Our published studies support the hypothesis that mtDNA copy number in the embryo is not a direct indicator of energetic capability, rather it is an index of energetic stress and thus it can potentially be used to predict their implantation capacity (Diez-Juan A, Rubio C et al. 2015).
Mitochondria and mtDNA
- Mitochondria are structures within cells that play an essential role in energy production.
- Although most DNA is located in chromosomes within the nucleus, mitochondria have their own DNA. This genetic material is known as mitochondrial DNA or mtDNA.
- Mitochondrial DNA content in an embryo is an index of energetic stress, which can be used to predict its implantation potential. Our studies indicate that an increase in the mitochondrial DNA in the embryo is indicative of an insufficient level of energy and a low implantation potential.
2. What is MitoScore useful for?
1) MitoScore will help IVF clinics to select the euploid embryos with higher potential for implantation and therefore increase pregnancy rates for PGS.
2) It provides a mitochondrial score of embryo implantation ability in euploid embryos, to be considered in addition to the routine morphological classification.
3) MitoScore provides this information very soon, since the mitochondrial DNA measurement can be obtained both at day 3 or day 5 of embryonic development.
MitoScore is designed to work using the same sample used for PGS. The embryos do not need to be exposed to any interventions apart from those associated with routine chromosome screening and does not require any additional work in the embryology laboratory. Anyone who needs biopsying their embryos would benefit doing this test.
3. What are the advantages of MitoScore?
1) Increased implantation and pregnancy rates in IVF.
2) Reduction of the number of multiple gestations.
3) Measurement obtained at an early stage: at day 3 or day 5 of embryonic development.
4) Additional information on embryo health by complementing morphological observations.
We have established a means to test the mitochondria DNA levels in embryos, picking out the less efficient ones, thus significantly increasing the chances of evolutive pregnancy. Based on our statistics, initial studies suggest that women might expect a 70-80% pregnancy rate with a single embryo transfer.
1) Can MitoScore be done on day 3 or blastocyst stage (day 5)?
We can perform MitoScore testing on embryos that are biopsied at either day 3 or day 5. A 3 day old embryo has approximately 8 cells, and so only a single cell is removed for a biopsy done at day 3. A 5 day old embryo has a few hundred cells, and so several cells can be safely removed during the biopsy. There are several good reasons to do either a day 3 or a day 5 biopsy. The number of cells that can be safely removed, rates of mosaicism, expertise of the embryologist, and embryo quality are all important factors in deciding when to do embryo biopsy. Patients should discuss with their IVF doctor about the best time to do biopsy.

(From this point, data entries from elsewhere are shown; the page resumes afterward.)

File: config.mk
export PLATFORM = sky130hd
export DESIGN_NAME = freeCacheScanner
export DESIGN_NICKNAME = d
export VERILOG_FILES = /design/src/logic/ctxPkg.sv /design/src/logic/freeCacheScanner.sv
export SDC_FILE = /design/constraint.sdc
export NUM_CORES = 1
export LEC_CHECK = 0
export ABC_CLOCK_PERIOD_IN_PS = 3900
export BUFFER_PORTS_ARGS = -buffer_cell sky130_fd_sc_hd__buf_2
export CAP_MARGIN = 20
export CORE_MARGIN = 8
export CORE_UTILIZATION = 30
export CTS_CLUSTER_DIAMETER = 200
export CTS_CLUSTER_SIZE = 8
export DETAILED_ROUTE_END_ITERATION = 8
export PLACE_DENSITY = 0.6
export SYNTH_ARGS = -nofsm -noshare
export SYNTH_HDL_FRONTEND = slang
export SYNTH_SLANG_ARGS = --single-unit
File: constraint.sdc
create_clock -name CLK -period 3.9 [get_ports CLK]
set_input_delay 0.585 -clock CLK [delete_from_list [all_inputs] [get_ports CLK]]
set_output_delay 0.585 -clock CLK [all_outputs]
set_load 0.1 [all_outputs]
File: src/logic/ctxPkg.sv
`default_nettype none

package ctxPkg;

	// ----------------------------------------
	// sizes
	// ----------------------------------------
	// free-object RAM geometry
	localparam int ramDepth = 256;
	localparam int ramAddrWidth = 8;
	// width of the free and cached memory counters
	localparam int memWidth = 40;

	// ----------------------------------------
	// control word layout
	// ----------------------------------------
	// core start pulse
	localparam int ctlCoreStart = 3;
	// cache opcode in bits 6:4
	localparam int ctlOpLsb = 4;
	// ready level request
	localparam int ctlReady = 11;
	// free memory method, two bits
	localparam int ctlMemOpLsb = 12;
	// core stop pulse
	localparam int ctlCoreStop = 16;

	// I/O port numbers seen on the write port
	typedef enum logic [3:0] {
		portNone = 4'd0,
		portControl = 4'd3,
		portLength = 4'd6,
		portSel = 4'd7
	} ioPort_t;

	// one write from the microcontroller side
	typedef struct packed {
		ioPort_t port;
		logic [31:0] data;
	} ioWrite_t;

	// free cache operations
	typedef enum logic [2:0] {
		opNone = 3'd0,
		opWrite = 3'd1,
		opClear = 3'd2,
		opFree = 3'd3,
		opCalc = 3'd4,
		opSearch = 3'd5,
		opEmptyFree = 3'd6,
		opEmptySearch = 3'd7
	} cacheOp_t;

	// free memory counter update methods
	typedef enum logic [1:0] {
		memKeep,
		memClear,
		memAdd,
		memSub
	} freeMemOp_t;

	// RAM word, selector on top
	typedef struct packed {
		logic [23:0] sel;
		logic [31:0] length;
	} freeEntry_t;

	// scanner results
	typedef struct packed {
		logic busy;
		logic freeFound;
		logic lengthFound;
		logic emptyFound;
		freeEntry_t found;
		logic [ramAddrWidth-1:0] foundAddr;
		logic [memWidth-1:0] cachedMem;
	} cacheStatus_t;

endpackage

`default_nettype wire

File: src/logic/freeCacheScanner.sv
`timescale 1ns/1ps
`default_nettype none

module freeCacheScanner import ctxPkg::*; (
	input wire CLK,
	input wire RESETn,
	input wire cacheOp_t cacheReq,
	input wire freeEntry_t entry,
	output logic [ramAddrWidth-1:0] ramAddr,
	output logic ramWe,
	output freeEntry_t ramWData,
	input wire freeEntry_t ramRData,
	output cacheStatus_t status
);

	// opcode and address of one read in flight
	typedef struct packed {
		cacheOp_t op;
		logic [ramAddrWidth-1:0] addr;
	} readStage_t;

	// operation in progress, opNone when idle
	cacheOp_t procOp;
	// RAM address counter
	logic [ramAddrWidth-1:0] addrCnt;
	// read pipeline, index 0 pairs with ramRData
	readStage_t pipe [3];
	// RAM data aligned with pipe[1]
	freeEntry_t rdData;
	// scan finished, one cycle
	logic endFlag;
	// result registers
	logic freeFound;
	logic lengthFound;
	logic emptyFound;
	freeEntry_t found;
	logic [ramAddrWidth-1:0] foundAddr;
	logic [memWidth-1:0] cachedMem;

	// decode helpers
	logic busy;
	logic scanReq;
	logic [ramAddrWidth-1:0] startAddr;
	logic issueLast;
	logic stageValid;
	logic stageLast;
	logic freeMatch;
	logic lengthMatch;
	logic emptyMatch;
	logic anyMatch;

	// last address of the range that op walks
	function automatic logic rangeEnd(input cacheOp_t op, input logic [ramAddrWidth-1:0] addr);
		logic lowerHalf;
		lowerHalf = (op == opEmptyFree) || (op == opEmptySearch);
		return (&addr[ramAddrWidth-2:0]) && (addr[ramAddrWidth-1] == !lowerHalf);
	endfunction

	// ----------------------------------------
	// decode
	// ----------------------------------------
	always_comb begin
		busy = (procOp != opNone);
		scanReq = (cacheReq != opNone) && (cacheReq != opWrite);
		// object scans live in the upper half, descriptor scans in the lower
		startAddr = '0;
		startAddr[ramAddrWidth-1] = (cacheReq == opFree) || (cacheReq == opSearch) ||
			(cacheReq == opCalc);
		issueLast = rangeEnd(procOp, addrCnt);
		// only reads of the running scan count
		stageValid = busy && !endFlag && (pipe[1].op == procOp);
		stageLast = rangeEnd(pipe[1].op, pipe[1].addr);
		// match conditions on stage two
		freeMatch = ((pipe[1].op == opFree) || (pipe[1].op == opEmptyFree)) &&
			(rdData.sel == '0);
		lengthMatch = (pipe[1].op == opSearch) && (rdData.length >= entry.length);
		emptyMatch = (pipe[1].op == opEmptySearch) && (rdData.sel != '0);
		anyMatch = freeMatch || lengthMatch || emptyMatch;
	end

	// RAM side
	always_comb begin
		ramAddr = addrCnt;
		// clear writes zero under the walking counter
		ramWe = (cacheReq == opWrite) || (procOp == opClear);
		ramWData = (procOp == opClear) ? '0 : entry;
	end

	// ----------------------------------------
	// control
	// ----------------------------------------
	always_ff @(posedge CLK) begin
		if (!RESETn) begin
			procOp <= opNone;
			addrCnt <= '0;
			pipe[0] <= '0;
			pipe[1] <= '0;
			pipe[2] <= '0;
			endFlag <= 1'b0;
			freeFound <= 1'b0;
			lengthFound <= 1'b0;
			emptyFound <= 1'b0;
		end else begin
			if (scanReq) begin
				procOp <= cacheReq;
			end else if (endFlag) begin
				procOp <= opNone;
			end

			// start, rewind to stage three, or step
			if (scanReq) begin
				addrCnt <= startAddr;
			end else if (endFlag) begin
				addrCnt <= pipe[2].addr;
			end else if (busy && !issueLast) begin
				addrCnt <= addrCnt + 1'b1;
			end

			// counter parks on the last address
			// repeated reads there are cut off by endFlag
			pipe[0].op <= (busy && !endFlag) ? procOp : opNone;
			pipe[0].addr <= addrCnt;
			pipe[1] <= pipe[0];
			pipe[2] <= pipe[1];

			// stop at the first hit or the end of range
			endFlag <= stageValid && (anyMatch || stageLast);

			// found flags
			if ((cacheReq == opFree) || (cacheReq == opEmptyFree)) begin
				freeFound <= 1'b0;
			end else if (stageValid && freeMatch) begin
				freeFound <= 1'b1;
			end
			if (cacheReq == opSearch) begin
				lengthFound <= 1'b0;
			end else if (stageValid && lengthMatch) begin
				lengthFound <= 1'b1;
			end
			if (cacheReq == opEmptySearch) begin
				emptyFound <= 1'b0;
			end else if (stageValid && emptyMatch) begin
				emptyFound <= 1'b1;
			end
		end
	end

	// ----------------------------------------
	// data path
	// ----------------------------------------
	always_ff @(posedge CLK) begin
		rdData <= ramRData;
		// matched object, same edge as lengthFound
		if (stageValid && lengthMatch) begin
			found <= rdData;
		end
		// final write address of the scan
		if (endFlag) begin
			foundAddr <= pipe[2].addr;
		end
		// sum of cached lengths
		if (cacheReq == opCalc) begin
			cachedMem <= '0;
		end else if (stageValid && (pipe[1].op == opCalc)) begin
			cachedMem <= cachedMem + {{(memWidth - 32){1'b0}}, rdData.length};
		end
	end

	always_comb begin
		status.busy = busy;
		status.freeFound = freeFound;
		status.lengthFound = lengthFound;
		status.emptyFound = emptyFound;
		status.found = found;
		status.foundAddr = foundAddr;
		status.cachedMem = cachedMem;
	end

endmodule

`default_nettype wire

2) Does MitoScore include mitochondrial diseases?
No, MitoScore only gives a value of relative mitochondrial DNA that is indicative of reduced energetic reserve in early embryos.
3) What is the effectiveness of MitoScore for prediction of implantation potential?
High mtDNA copy number in euploid embryos is indicative of lower embryo viability and implantation. Using the normalized mtDNA content, Mitoscore Ms. Day-3 embryos with MsA had an implantation rate IR of 59% n=51; those with MsB had an IR of 44%; and those with MsC had an IR of 25% n=52.. Day-5 with MsA had an IR of 81%; MsB had an IR of 56% and those with MsD had an IR of 18% n=17.
4) What happens if all my embryos have a high MitoScore?
High MitoScore value indicates a lower implantation potential, however it does not mean none of them will be able to implant. Our recommendation is to transfer the embryo or embyos with lower MitoScore and better morphological grade.